EXERCISE DETAILS - From the entries below, return exactly the lines beginning at the one that contains "localparam logic [3:0] T16_OFF_CMPA_HI" and ending at the one that contains "localparam logic [15:0] T16_TOP9", both of them included, and only those lines.

START STORED DATA

[config.mk]
export PLATFORM = sky130hd
export DESIGN_NAME = t16_timer_core
export DESIGN_NICKNAME = d
export VERILOG_FILES = /design/src/pkg/t16_pkg.sv /design/src/design/t16_sync.sv /design/src/design/t16_filter.sv /design/src/design/t16_timer_core.sv
export SDC_FILE = /design/constraint.sdc
export NUM_CORES = 1
export LEC_CHECK = 0
export ABC_AREA = 0
export BUFFER_PORTS_ARGS = -buffer_cell sky130_fd_sc_hd__buf_2
export CAP_MARGIN = 20
export CORE_MARGIN = 2
export CORE_UTILIZATION = 55
export CTS_BUF_LIST = sky130_fd_sc_hd__clkbuf_16
export DETAILED_ROUTE_END_ITERATION = 12
export PLACE_DENSITY_LB_ADDON = 0.15
export RECOVER_POWER = 100
export SLEW_MARGIN = 20
export SYNTH_ARGS = -nofsm -noshare
export SYNTH_HDL_FRONTEND = slang
export SYNTH_SLANG_ARGS = --single-unit
[constraint.sdc]
create_clock -name clk -period 3.5 [get_ports clk]
set_clock_uncertainty 0.15 [all_clocks]
set_input_delay 0.7 -clock clk [delete_from_list [all_inputs] [get_ports clk]]
set_output_delay 0.7 -clock clk [all_outputs]
set_load 0.1 [all_outputs]
[src/pkg/t16_pkg.sv]
package t16_pkg;

  // register byte offsets on the 8-bit register bus
  localparam logic [3:0] T16_OFF_CTRL_A = 4'h0;
  localparam logic [3:0] T16_OFF_CTRL_B = 4'h1;
  localparam logic [3:0] T16_OFF_FLAGS = 4'h2;
  localparam logic [3:0] T16_OFF_MASK = 4'h3;
  localparam logic [3:0] T16_OFF_CNT_LO = 4'h4;
  localparam logic [3:0] T16_OFF_CNT_HI = 4'h5;
  localparam logic [3:0] T16_OFF_CAP_LO = 4'h6;
  localparam logic [3:0] T16_OFF_CAP_HI = 4'h7;
  localparam logic [3:0] T16_OFF_CMPA_LO = 4'h8;
  localparam logic [3:0] T16_OFF_CMPA_HI = 4'h9;
  localparam logic [3:0] T16_OFF_CMPB_LO = 4'hA;
  localparam logic [3:0] T16_OFF_CMPB_HI = 4'hB;
  localparam logic [3:0] T16_OFF_POWER = 4'hC;

  // flag and mask bit positions
  localparam int T16_FLG_OVF = 0;
  localparam int T16_FLG_CMPA = 1;
  localparam int T16_FLG_CMPB = 2;
  localparam int T16_FLG_CAP = 5;
  localparam logic [7:0] T16_FLG_IMPL = 8'h27;

  localparam logic [15:0] T16_BOTTOM = 16'h0000;
  localparam logic [15:0] T16_MAX = 16'hFFFF;
  localparam logic [15:0] T16_TOP8 = 16'h00FF;
  localparam logic [15:0] T16_TOP9 = 16'h01FF;
  localparam logic [15:0] T16_TOP10 = 16'h03FF;
  localparam logic [15:0] T16_ZERO16 = 16'h0000;
  localparam logic [7:0] T16_ZERO8 = 8'h00;
  localparam logic T16_PWR_OFF_RST = 1'h1;

  // prescaler taps: a tick fires when the masked prescaler bits are all ones
  localparam int T16_PRE_W = 10;
  localparam logic [9:0] T16_DIV8 = 10'h007;
  localparam logic [9:0] T16_DIV64 = 10'h03F;
  localparam logic [9:0] T16_DIV256 = 10'h0FF;
  localparam logic [9:0] T16_DIV1024 = 10'h3FF;

  typedef enum logic [2:0] {
    T16_CS_STOP = 3'h0, T16_CS_DIV1 = 3'h1, T16_CS_DIV8 = 3'h2, T16_CS_DIV64 = 3'h3,
    T16_CS_DIV256 = 3'h4, T16_CS_DIV1024 = 3'h5, T16_CS_EXT_FALL = 3'h6, T16_CS_EXT_RISE = 3'h7
  } t16_clksel_t;

  localparam logic [1:0] T16_COM_OFF = 2'h0;
  localparam logic [1:0] T16_COM_TOGGLE = 2'h1;
  localparam logic [1:0] T16_COM_CLEAR = 2'h2;
  localparam logic [1:0] T16_COM_SET = 2'h3;

  typedef enum logic [2:0] {
    T16_TOP_MAX, T16_TOP_8, T16_TOP_9, T16_TOP_10, T16_TOP_CMPA, T16_TOP_CAP
  } t16_topsel_t;

  typedef enum logic [1:0] {T16_BUS_IDLE = 2'b00, T16_BUS_DONE = 2'b01} t16_bus_st_t;

  typedef struct packed {
    logic [1:0] out_mode_a;
    logic [1:0] out_mode_b;
    logic [1:0] rsv;
    logic [1:0] wave_lo;
  } t16_ctrl_a_t;

  typedef struct packed {
    logic noise_en;
    logic edge_rise;
    logic use_comp;
    logic [1:0] wave_hi;
    t16_clksel_t clk_sel;
  } t16_ctrl_b_t;

  typedef struct packed {
    t16_topsel_t topsel;
    logic pwm;
    logic dual;
  } t16_mode_t;

  typedef struct packed {
    logic read;
    logic write;
    logic [3:0] address;
    logic [7:0] writedata;
  } t16_av_req_t;

  function automatic t16_mode_t t16_decode(input logic [3:0] wave);
    t16_mode_t m;
    m = '{T16_TOP_MAX, 1'b0, 1'b0};
    case (wave)
      4'h1: m = '{T16_TOP_8, 1'b1, 1'b1};
      4'h2: m = '{T16_TOP_9, 1'b1, 1'b1};
      4'h3: m = '{T16_TOP_10, 1'b1, 1'b1};
      4'h4: m = '{T16_TOP_CMPA, 1'b0, 1'b0};
      4'h5: m = '{T16_TOP_8, 1'b1, 1'b0};
      4'h6: m = '{T16_TOP_9, 1'b1, 1'b0};
      4'h7: m = '{T16_TOP_10, 1'b1, 1'b0};
      4'h8, 4'hA: m = '{T16_TOP_CAP, 1'b1, 1'b1};
      4'h9, 4'hB: m = '{T16_TOP_CMPA, 1'b1, 1'b1};
      4'hC: m = '{T16_TOP_CAP, 1'b0, 1'b0};
      4'hE: m = '{T16_TOP_CAP, 1'b1, 1'b0};
      4'hF: m = '{T16_TOP_CMPA, 1'b1, 1'b0};
      default: m = '{T16_TOP_MAX, 1'b0, 1'b0};
    endcase
    return m;
  endfunction

endpackage

[src/design/t16_sync.sv]
`timescale 1ns/1ps
module t16_sync #(
  parameter int WIDTH = 2
) (
  input wire logic clk, // system clock
  input wire logic reset_n, // async reset
  input wire logic [WIDTH-1:0] d, // asynchronous inputs
  output logic [WIDTH-1:0] q // synchronised outputs
);
  typedef struct packed {
    logic [WIDTH-1:0] s1;
    logic [WIDTH-1:0] s2;
  } t16_sync_st_t;

  t16_sync_st_t st_r;
  t16_sync_st_t st_nxt;

  if (WIDTH < 1) begin : g_bad_width
    $error("t16_sync: WIDTH must be at least 1");
  end

  // the first stage feeds only the second stage
  always_comb begin
    st_nxt.s1 = d;
    st_nxt.s2 = st_r.s1;
  end

  always_ff @(posedge clk or negedge reset_n) begin
    if (!reset_n) begin
      st_r <= '0;
    end else begin
      st_r <= st_nxt;
    end
  end

  assign q = st_r.s2;
endmodule

[src/design/t16_filter.sv]
`timescale 1ns/1ps
module t16_filter #(
  parameter int LEN = 4
) (
  input wire logic clk, // system clock
  input wire logic reset_n, // async reset
  input wire logic en, // filter enable
  input wire logic d, // synchronised capture source
  output logic q // filtered level
);
  typedef struct packed {
    logic [LEN-1:0] hist;
    logic q;
  } t16_filt_st_t;

  t16_filt_st_t st_r;
  t16_filt_st_t st_nxt;

  if (LEN < 2 || LEN > 16) begin : g_bad_len
    $error("t16_filter: LEN must be 2 to 16");
  end

  // a level change passes only after LEN equal samples; costs LEN cycles of latency
  always_comb begin
    st_nxt = st_r;
    st_nxt.hist = {st_r.hist[LEN-2:0], d};
    if (!en) begin
      st_nxt.q = d;
    end else if (&st_r.hist) begin
      st_nxt.q = 1'b1;
    end else if (~|st_r.hist) begin
      st_nxt.q = 1'b0;
    end
  end

  always_ff @(posedge clk or negedge reset_n) begin
    if (!reset_n) begin
      st_r <= '0;
    end else begin
      st_r <= st_nxt;
    end
  end

  assign q = st_r.q;
endmodule

[src/design/t16_timer_core.sv]
// Behaviour
// - one 8-bit high-byte holding register shared by all four 16-bit registers
// - low-byte write loads holding byte and written byte together in one cycle
// - count or capture low-byte read copies the register's high byte into the holding register
// - compare registers read both bytes directly, holding register untouched
// - bottom is signalled when the count equals zero
// - maximum is all ones and is signalled when the count reaches it
// - top comes from a fixed value, compare A or capture, per mode
// - compare A as PWM top drives no PWM output and is double buffered
// - capture register may hold a fixed top, leaving compare A free
// - both compare registers are compared with the count on every tick
// - each compare match sets its own compare match flag
// - compare results drive a waveform on each compare output pin
// - clock select picks prescaler or external pin edge; none selected means idle
// - capture pin or comparator edge copies the count into capture register
// - a digital noise filter guards the capture input against spikes
// - all requests show as flags and each is masked individually
// - 8-bit control registers are read and written directly
// - a software count write beats any clear or count in that cycle
// - the count is accessible whether or not a tick is present
`timescale 1ns/1ps
module t16_timer_core
  import t16_pkg::*;
#(
  parameter int FILTER_LEN = 4
) (
  input wire logic clk, // system clock, 25 MHz
  input wire logic reset_n, // async reset, active low
  input wire t16_av_req_t av_req, // avalon read, write, address, writedata
  output logic [7:0] av_readdata, // avalon read data
  output logic av_waitrequest, // avalon wait request
  input wire logic capture_input_pin, // capture pin, asynchronous
  input wire logic comparator_in, // analog comparator output, asynchronous
  input wire logic external_count_pin, // external count pin, asynchronous
  output logic [1:0] compare_output_pin, // waveform outputs, b in bit 1
  output logic [1:0] compare_output_oe, // waveform output enables
  output logic [7:0] timer_irq_req, // masked interrupt requests
  output logic at_bottom, // count is zero
  output logic at_max, // count is all ones
  output logic at_top // count equals the current top
);

  typedef struct packed {
    t16_bus_st_t bus;
    logic [7:0] rdata;
    logic [7:0] temp;
    logic [15:0] cnt;
    logic down;
    logic [1:0][15:0] cmp_buf;
    logic [1:0][15:0] cmp_act;
    logic [15:0] cap;
    t16_ctrl_a_t ctrl_a;
    t16_ctrl_b_t ctrl_b;
    logic [7:0] flags;
    logic [7:0] mask;
    logic pwr_off;
    logic [T16_PRE_W-1:0] pre;
    logic ext_q;
    logic cap_q;
    logic [1:0] wave;
  } t16_core_st_t;

  t16_core_st_t st_r;
  t16_core_st_t st_nxt;

  if (FILTER_LEN < 2 || FILTER_LEN > 16) begin : g_bad_filter_len
    $error("t16_timer_core: FILTER_LEN must be 2 to 16");
  end

  logic [2:0] sync_q;
  logic cap_src;
  logic cap_filt;

  t16_mode_t mode;
  logic [15:0] top_val;
  logic tick;

  logic rd_take;
  logic wr_take;
  logic [1:0] match;
  logic [1:0] pwm_ok;

  t16_sync #(
    .WIDTH(3)
  ) u_sync (
    .clk(clk),
    .reset_n(reset_n),
    .d({external_count_pin, comparator_in, capture_input_pin}),
    .q(sync_q)
  );

  // a source switch while the inputs differ looks like an edge
  assign cap_src = st_r.ctrl_b.use_comp ? sync_q[1] : sync_q[0];

  t16_filter #(
    .LEN(FILTER_LEN)
  ) u_filter (
    .clk(clk),
    .reset_n(reset_n),
    .en(st_r.ctrl_b.noise_en),
    .d(cap_src),
    .q(cap_filt)
  );

  assign mode = t16_decode({st_r.ctrl_b.wave_hi, st_r.ctrl_a.wave_lo});

  // compare A top is the active copy, so in pwm modes a change lands at top
  always_comb begin
    case (mode.topsel)
      T16_TOP_8: top_val = T16_TOP8;
      T16_TOP_9: top_val = T16_TOP9;
      T16_TOP_10: top_val = T16_TOP10;
      T16_TOP_CMPA: top_val = st_r.cmp_act[0];
      T16_TOP_CAP: top_val = st_r.cap;
      default: top_val = T16_MAX;
    endcase
  end

  always_comb begin
    // edges come from the synchronised pin, so they lag it
    case (st_r.ctrl_b.clk_sel)
      T16_CS_DIV1: tick = 1'b1;
      T16_CS_DIV8: tick = &(st_r.pre | ~T16_DIV8);
      T16_CS_DIV64: tick = &(st_r.pre | ~T16_DIV64);
      T16_CS_DIV256: tick = &(st_r.pre | ~T16_DIV256);
      T16_CS_DIV1024: tick = &(st_r.pre | ~T16_DIV1024);
      T16_CS_EXT_FALL: tick = st_r.ext_q & ~sync_q[2];
      T16_CS_EXT_RISE: tick = ~st_r.ext_q & sync_q[2];
      default: tick = 1'b0;
    endcase
    // no tick while powered off
    tick = tick & ~st_r.pwr_off;
  end

  // a request is answered one cycle after it appears; reads act on the first edge
  assign av_waitrequest = (av_req.read | av_req.write) & (st_r.bus == T16_BUS_IDLE);
  assign rd_take = av_req.read & (st_r.bus == T16_BUS_IDLE);
  assign wr_take = av_req.write & (st_r.bus == T16_BUS_DONE);

  // compare A has no PWM output while it sets the PWM top
  for (genvar i = 0; i < 2; i++) begin : g_cmp
    assign match[i] = tick & (st_r.cnt == st_r.cmp_act[i]);
    assign pwm_ok[i] = !(i == 0 && mode.pwm && mode.topsel == T16_TOP_CMPA);
    assign compare_output_oe[i] = (i == 0 ? st_r.ctrl_a.out_mode_a : st_r.ctrl_a.out_mode_b) != T16_COM_OFF
                                  && (pwm_ok[i] || (i == 0 ? st_r.ctrl_a.out_mode_a : st_r.ctrl_a.out_mode_b)
                                      == T16_COM_TOGGLE);
  end

  always_comb begin
    logic [1:0] com;
    logic at_top_tick;
    logic cap_evt;
    logic [7:0] clr;
    logic [7:0] set;

    com = T16_COM_OFF;
    at_top_tick = tick & (st_r.cnt == top_val);
    cap_evt = 1'b0;
    clr = T16_ZERO8;
    set = T16_ZERO8;

    st_nxt = st_r;
    // held at zero while off, so the first tick is a full period away
    st_nxt.pre = st_r.pwr_off ? '0 : st_r.pre + 1'b1;
    st_nxt.ext_q = sync_q[2];
    st_nxt.cap_q = cap_filt;

    // bus handshake
    // writes land on the edge where the master sees waitrequest low
    case (st_r.bus)
      T16_BUS_IDLE: begin
        if (av_req.read | av_req.write) begin
          st_nxt.bus = T16_BUS_DONE;
        end
      end
      T16_BUS_DONE: st_nxt.bus = T16_BUS_IDLE;
      default: st_nxt.bus = T16_BUS_IDLE;
    endcase

    // counting sequence
    // a bus write below overrides the counting sequence
    if (tick) begin
      if (mode.dual) begin
        if (!st_r.down) begin
          if (st_r.cnt >= top_val) begin
            st_nxt.down = 1'b1;
            st_nxt.cnt = st_r.cnt - 1'b1;
          end else begin
            st_nxt.cnt = st_r.cnt + 1'b1;
          end
        end else if (st_r.cnt == T16_BOTTOM) begin
          st_nxt.down = 1'b0;
          st_nxt.cnt = st_r.cnt + 1'b1;
          set[T16_FLG_OVF] = 1'b1;
        end else begin
          st_nxt.cnt = st_r.cnt - 1'b1;
        end
      end else begin
        st_nxt.down = 1'b0;
        if (at_top_tick && mode.topsel != T16_TOP_MAX) begin
          st_nxt.cnt = T16_BOTTOM;
        end else begin
          st_nxt.cnt = st_r.cnt + 1'b1;
        end
        if (mode.pwm ? at_top_tick : st_r.cnt == T16_MAX) begin
          set[T16_FLG_OVF] = 1'b1;
        end
      end
      // double-buffered compare values move to the active copy at top
      if (mode.pwm && at_top_tick) begin
        st_nxt.cmp_act = st_r.cmp_buf;
      end
    end

    // waveform generation per compare unit
    for (int i = 0; i < 2; i++) begin
      com = (i == 0) ? st_r.ctrl_a.out_mode_a : st_r.ctrl_a.out_mode_b;
      if (match[i]) begin
        set[i == 0 ? T16_FLG_CMPA : T16_FLG_CMPB] = 1'b1;
      end
      if (com == T16_COM_OFF || (!pwm_ok[i] && com != T16_COM_TOGGLE)) begin
        st_nxt.wave[i] = 1'b0;
      end else if (!mode.pwm || com == T16_COM_TOGGLE) begin
        if (match[i]) begin
          case (com)
            T16_COM_TOGGLE: st_nxt.wave[i] = ~st_r.wave[i];
            T16_COM_CLEAR: st_nxt.wave[i] = 1'b0;
            default: st_nxt.wave[i] = 1'b1;
          endcase
        end
      end else if (mode.dual) begin
        // dual slope: the level follows the direction
        if (match[i]) begin
          st_nxt.wave[i] = (com == T16_COM_SET) ^ st_r.down;
        end
      end else begin
        // fast pwm: match sets one level, top the other
        if (match[i]) begin
          st_nxt.wave[i] = (com == T16_COM_SET);
        end else if (at_top_tick) begin
          st_nxt.wave[i] = (com != T16_COM_SET);
        end
      end
    end

    // input capture is off while the capture register holds top
    // a capture low write in the same cycle wins over the event
    if (!st_r.pwr_off && mode.topsel != T16_TOP_CAP) begin
      cap_evt = st_r.ctrl_b.edge_rise ? (cap_filt & ~st_r.cap_q) : (~cap_filt & st_r.cap_q);
    end
    if (cap_evt) begin
      st_nxt.cap = st_r.cnt;
      set[T16_FLG_CAP] = 1'b1;
    end

    // register reads; the data register is loaded on the first edge
    // compare reads leave the holding byte alone
    if (rd_take) begin
      st_nxt.rdata = T16_ZERO8;
      case (av_req.address)
        T16_OFF_CTRL_A: st_nxt.rdata = st_r.ctrl_a;
        T16_OFF_CTRL_B: st_nxt.rdata = st_r.ctrl_b;
        T16_OFF_FLAGS: st_nxt.rdata = st_r.flags;
        T16_OFF_MASK: st_nxt.rdata = st_r.mask;
        T16_OFF_POWER: st_nxt.rdata = {7'h00, st_r.pwr_off};
        T16_OFF_CNT_LO: begin
          st_nxt.rdata = st_r.cnt[7:0];
          st_nxt.temp = st_r.cnt[15:8];
        end
        T16_OFF_CAP_LO: begin
          st_nxt.rdata = st_r.cap[7:0];
          st_nxt.temp = st_r.cap[15:8];
        end
        T16_OFF_CNT_HI, T16_OFF_CAP_HI: st_nxt.rdata = st_r.temp;
        T16_OFF_CMPA_LO: st_nxt.rdata = st_r.cmp_buf[0][7:0];
        T16_OFF_CMPA_HI: st_nxt.rdata = st_r.cmp_buf[0][15:8];
        T16_OFF_CMPB_LO: st_nxt.rdata = st_r.cmp_buf[1][7:0];
        T16_OFF_CMPB_HI: st_nxt.rdata = st_r.cmp_buf[1][15:8];
        default: st_nxt.rdata = T16_ZERO8;
      endcase
    end

    // register writes take effect on the edge that completes the request
    if (wr_take) begin
      case (av_req.address)
        T16_OFF_CTRL_A: st_nxt.ctrl_a = av_req.writedata;
        T16_OFF_CTRL_B: st_nxt.ctrl_b = av_req.writedata;
        T16_OFF_FLAGS: clr = av_req.writedata & T16_FLG_IMPL;
        T16_OFF_MASK: st_nxt.mask = av_req.writedata & T16_FLG_IMPL;
        T16_OFF_POWER: st_nxt.pwr_off = av_req.writedata[0];
        T16_OFF_CNT_HI, T16_OFF_CAP_HI, T16_OFF_CMPA_HI, T16_OFF_CMPB_HI: begin
          st_nxt.temp = av_req.writedata;
        end
        T16_OFF_CNT_LO: begin
          // writing a running count may skip a match
          st_nxt.cnt = {st_r.temp, av_req.writedata};
        end
        T16_OFF_CAP_LO: st_nxt.cap = {st_r.temp, av_req.writedata};
        T16_OFF_CMPA_LO, T16_OFF_CMPB_LO: begin
          for (int i = 0; i < 2; i++) begin
            if (av_req.address == (i == 0 ? T16_OFF_CMPA_LO : T16_OFF_CMPB_LO)) begin
              st_nxt.cmp_buf[i] = {st_r.temp, av_req.writedata};
              // outside pwm modes the active copy follows at once
              if (!mode.pwm) begin
                st_nxt.cmp_act[i] = {st_r.temp, av_req.writedata};
              end
            end
          end
        end
        default: clr = T16_ZERO8;
      endcase
    end

    // a hardware set in the clearing cycle wins over the write-one clear
    st_nxt.flags = ((st_r.flags & ~clr) | set) & T16_FLG_IMPL;
  end

  always_ff @(posedge clk or negedge reset_n) begin
    if (!reset_n) begin
      st_r <= '0;
      st_r.bus <= T16_BUS_IDLE;
      st_r.pwr_off <= T16_PWR_OFF_RST;
    end else begin
      st_r <= st_nxt;
    end
  end

  assign av_readdata = st_r.rdata;
  assign compare_output_pin = st_r.wave & compare_output_oe;
  assign timer_irq_req = st_r.flags & st_r.mask;

  // status outputs decode the registered count
  assign at_bottom = (st_r.cnt == T16_BOTTOM);
  assign at_max = (st_r.cnt == T16_MAX);
  assign at_top = (st_r.cnt == top_val);

endmodule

END STORED DATA

TASK RESPONSE -
  localparam logic [3:0] T16_OFF_CMPA_HI = 4'h9;
  localparam logic [3:0] T16_OFF_CMPB_LO = 4'hA;
  localparam logic [3:0] T16_OFF_CMPB_HI = 4'hB;
  localparam logic [3:0] T16_OFF_POWER = 4'hC;

  // flag and mask bit positions
  localparam int T16_FLG_OVF = 0;
  localparam int T16_FLG_CMPA = 1;
  localparam int T16_FLG_CMPB = 2;
  localparam int T16_FLG_CAP = 5;
  localparam logic [7:0] T16_FLG_IMPL = 8'h27;

  localparam logic [15:0] T16_BOTTOM = 16'h0000;
  localparam logic [15:0] T16_MAX = 16'hFFFF;
  localparam logic [15:0] T16_TOP8 = 16'h00FF;
  localparam logic [15:0] T16_TOP9 = 16'h01FF;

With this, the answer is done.